WHAT TO WORK ON:
Look through the entries below. Report each line that has the word "items" in it.

[Records from a data source]
/---
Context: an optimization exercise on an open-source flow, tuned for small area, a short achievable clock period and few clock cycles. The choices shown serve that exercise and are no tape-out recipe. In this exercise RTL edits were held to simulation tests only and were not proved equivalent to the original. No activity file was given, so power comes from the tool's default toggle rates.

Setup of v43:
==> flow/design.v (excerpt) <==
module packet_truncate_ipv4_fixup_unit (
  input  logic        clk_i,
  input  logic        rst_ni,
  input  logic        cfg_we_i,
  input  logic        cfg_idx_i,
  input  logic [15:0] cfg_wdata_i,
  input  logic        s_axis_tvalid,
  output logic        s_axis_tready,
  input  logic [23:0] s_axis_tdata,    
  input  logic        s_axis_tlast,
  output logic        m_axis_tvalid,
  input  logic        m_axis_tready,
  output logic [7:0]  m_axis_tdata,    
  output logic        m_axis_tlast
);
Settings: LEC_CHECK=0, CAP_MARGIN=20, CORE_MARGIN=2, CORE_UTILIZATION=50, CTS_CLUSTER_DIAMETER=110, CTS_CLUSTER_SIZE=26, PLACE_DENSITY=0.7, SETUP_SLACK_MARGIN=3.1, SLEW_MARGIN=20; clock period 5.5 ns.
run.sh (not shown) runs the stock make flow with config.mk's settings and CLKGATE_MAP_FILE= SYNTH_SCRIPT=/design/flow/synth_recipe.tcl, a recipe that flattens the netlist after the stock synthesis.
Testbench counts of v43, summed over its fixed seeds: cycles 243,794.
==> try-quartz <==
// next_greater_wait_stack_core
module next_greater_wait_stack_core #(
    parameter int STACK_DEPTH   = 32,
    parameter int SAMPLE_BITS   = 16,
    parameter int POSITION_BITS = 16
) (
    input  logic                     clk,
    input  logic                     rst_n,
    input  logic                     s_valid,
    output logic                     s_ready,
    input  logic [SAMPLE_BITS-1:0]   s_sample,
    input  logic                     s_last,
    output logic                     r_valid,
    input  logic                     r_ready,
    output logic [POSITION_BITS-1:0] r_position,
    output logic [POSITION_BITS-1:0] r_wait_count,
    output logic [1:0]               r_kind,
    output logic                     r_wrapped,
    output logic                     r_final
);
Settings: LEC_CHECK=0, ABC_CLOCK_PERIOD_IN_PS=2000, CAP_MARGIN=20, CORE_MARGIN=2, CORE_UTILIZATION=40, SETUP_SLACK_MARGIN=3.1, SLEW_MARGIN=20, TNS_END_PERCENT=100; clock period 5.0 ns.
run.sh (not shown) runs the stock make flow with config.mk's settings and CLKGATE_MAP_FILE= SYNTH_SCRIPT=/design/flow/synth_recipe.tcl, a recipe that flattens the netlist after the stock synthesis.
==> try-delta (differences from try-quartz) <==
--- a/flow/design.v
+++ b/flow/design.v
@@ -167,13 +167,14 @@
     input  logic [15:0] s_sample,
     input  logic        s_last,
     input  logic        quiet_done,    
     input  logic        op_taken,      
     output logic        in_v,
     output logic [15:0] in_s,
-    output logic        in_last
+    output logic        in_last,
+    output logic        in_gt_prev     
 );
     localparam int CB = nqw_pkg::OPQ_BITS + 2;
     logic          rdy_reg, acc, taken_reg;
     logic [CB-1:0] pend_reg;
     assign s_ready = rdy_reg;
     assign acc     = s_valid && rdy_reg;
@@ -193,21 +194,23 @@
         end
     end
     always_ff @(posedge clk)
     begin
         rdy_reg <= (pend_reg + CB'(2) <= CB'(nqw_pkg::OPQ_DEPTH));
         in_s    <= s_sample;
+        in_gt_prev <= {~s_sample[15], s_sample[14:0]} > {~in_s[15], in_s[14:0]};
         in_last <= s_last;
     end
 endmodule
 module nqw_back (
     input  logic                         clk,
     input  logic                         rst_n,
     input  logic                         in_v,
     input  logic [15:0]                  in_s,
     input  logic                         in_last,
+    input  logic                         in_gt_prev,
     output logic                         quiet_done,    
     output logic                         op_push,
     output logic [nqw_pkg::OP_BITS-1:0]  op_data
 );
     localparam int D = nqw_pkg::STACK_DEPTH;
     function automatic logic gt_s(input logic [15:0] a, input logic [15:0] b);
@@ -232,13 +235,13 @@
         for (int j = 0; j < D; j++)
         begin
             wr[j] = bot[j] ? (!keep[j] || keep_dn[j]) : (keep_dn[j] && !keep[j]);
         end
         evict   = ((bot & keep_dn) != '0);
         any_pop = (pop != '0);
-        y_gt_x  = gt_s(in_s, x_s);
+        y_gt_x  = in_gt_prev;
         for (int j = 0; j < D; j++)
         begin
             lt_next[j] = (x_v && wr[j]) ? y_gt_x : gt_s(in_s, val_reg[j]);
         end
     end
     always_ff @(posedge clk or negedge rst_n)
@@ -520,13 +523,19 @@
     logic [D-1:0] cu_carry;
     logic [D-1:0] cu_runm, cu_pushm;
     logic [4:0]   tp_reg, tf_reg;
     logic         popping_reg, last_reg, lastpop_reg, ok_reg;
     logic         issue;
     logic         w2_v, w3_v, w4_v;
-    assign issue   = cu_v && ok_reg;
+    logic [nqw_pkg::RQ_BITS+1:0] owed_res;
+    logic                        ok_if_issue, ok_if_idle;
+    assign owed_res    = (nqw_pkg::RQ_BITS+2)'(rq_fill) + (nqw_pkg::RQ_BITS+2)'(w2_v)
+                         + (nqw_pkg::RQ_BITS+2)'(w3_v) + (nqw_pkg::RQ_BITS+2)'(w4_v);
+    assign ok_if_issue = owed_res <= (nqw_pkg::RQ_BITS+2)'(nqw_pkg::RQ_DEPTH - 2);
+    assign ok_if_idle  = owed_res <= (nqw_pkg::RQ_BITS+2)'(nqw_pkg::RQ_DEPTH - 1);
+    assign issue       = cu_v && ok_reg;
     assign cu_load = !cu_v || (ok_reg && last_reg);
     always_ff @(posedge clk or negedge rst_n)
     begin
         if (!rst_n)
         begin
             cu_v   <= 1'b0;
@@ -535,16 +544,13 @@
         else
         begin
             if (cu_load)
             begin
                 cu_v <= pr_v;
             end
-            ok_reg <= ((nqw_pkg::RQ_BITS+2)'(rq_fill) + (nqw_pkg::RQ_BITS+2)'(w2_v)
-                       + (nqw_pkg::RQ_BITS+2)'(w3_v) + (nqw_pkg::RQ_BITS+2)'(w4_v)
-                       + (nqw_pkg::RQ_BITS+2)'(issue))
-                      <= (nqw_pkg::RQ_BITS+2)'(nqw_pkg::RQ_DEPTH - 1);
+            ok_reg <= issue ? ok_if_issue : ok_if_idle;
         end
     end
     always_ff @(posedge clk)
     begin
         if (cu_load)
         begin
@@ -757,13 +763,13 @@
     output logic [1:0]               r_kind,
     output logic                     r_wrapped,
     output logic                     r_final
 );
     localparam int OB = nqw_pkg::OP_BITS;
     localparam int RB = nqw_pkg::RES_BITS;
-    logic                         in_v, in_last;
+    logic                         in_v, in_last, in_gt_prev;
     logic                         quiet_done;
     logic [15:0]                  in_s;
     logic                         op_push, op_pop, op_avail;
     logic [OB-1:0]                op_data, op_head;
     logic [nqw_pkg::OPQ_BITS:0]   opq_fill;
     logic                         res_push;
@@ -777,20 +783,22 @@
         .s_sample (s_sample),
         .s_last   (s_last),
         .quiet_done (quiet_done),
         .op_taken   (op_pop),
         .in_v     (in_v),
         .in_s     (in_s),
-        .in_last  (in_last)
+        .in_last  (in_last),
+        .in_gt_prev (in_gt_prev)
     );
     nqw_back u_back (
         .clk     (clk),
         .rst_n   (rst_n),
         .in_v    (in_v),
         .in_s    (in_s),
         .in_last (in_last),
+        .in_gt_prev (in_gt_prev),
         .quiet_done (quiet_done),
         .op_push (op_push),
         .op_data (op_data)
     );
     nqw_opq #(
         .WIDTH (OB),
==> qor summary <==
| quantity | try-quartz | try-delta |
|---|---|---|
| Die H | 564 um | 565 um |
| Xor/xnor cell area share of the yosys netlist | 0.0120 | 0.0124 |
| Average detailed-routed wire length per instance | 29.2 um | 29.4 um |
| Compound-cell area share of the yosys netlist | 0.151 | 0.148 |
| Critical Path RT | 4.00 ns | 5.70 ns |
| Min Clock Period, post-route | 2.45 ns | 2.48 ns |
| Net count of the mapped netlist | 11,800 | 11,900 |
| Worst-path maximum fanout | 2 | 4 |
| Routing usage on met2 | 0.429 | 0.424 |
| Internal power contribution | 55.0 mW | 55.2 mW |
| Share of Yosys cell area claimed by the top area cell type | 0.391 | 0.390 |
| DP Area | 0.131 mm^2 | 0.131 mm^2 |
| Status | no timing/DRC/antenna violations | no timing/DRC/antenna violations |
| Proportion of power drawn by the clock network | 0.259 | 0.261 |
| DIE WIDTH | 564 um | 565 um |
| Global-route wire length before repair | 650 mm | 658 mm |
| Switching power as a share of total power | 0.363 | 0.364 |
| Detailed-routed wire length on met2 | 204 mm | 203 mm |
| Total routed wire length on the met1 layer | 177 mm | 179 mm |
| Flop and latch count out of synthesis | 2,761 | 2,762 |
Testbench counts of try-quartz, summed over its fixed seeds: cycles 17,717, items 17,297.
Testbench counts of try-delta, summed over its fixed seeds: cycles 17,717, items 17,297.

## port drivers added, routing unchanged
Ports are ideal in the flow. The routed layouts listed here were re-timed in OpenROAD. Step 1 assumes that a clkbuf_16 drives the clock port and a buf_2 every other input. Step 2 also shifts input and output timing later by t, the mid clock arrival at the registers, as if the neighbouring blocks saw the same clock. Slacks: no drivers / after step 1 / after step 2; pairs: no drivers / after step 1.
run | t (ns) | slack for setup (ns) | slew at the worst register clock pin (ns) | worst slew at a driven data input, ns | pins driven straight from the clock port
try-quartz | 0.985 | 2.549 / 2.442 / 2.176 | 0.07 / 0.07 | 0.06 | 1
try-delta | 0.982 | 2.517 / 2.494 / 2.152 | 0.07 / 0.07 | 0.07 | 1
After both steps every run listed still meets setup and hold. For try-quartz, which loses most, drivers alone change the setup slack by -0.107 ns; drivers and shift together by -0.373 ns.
\---
SOLVED PROBLEM:
Testbench counts of try-quartz, summed over its fixed seeds: cycles 17,717, items 17,297.
Testbench counts of try-delta, summed over its fixed seeds: cycles 17,717, items 17,297.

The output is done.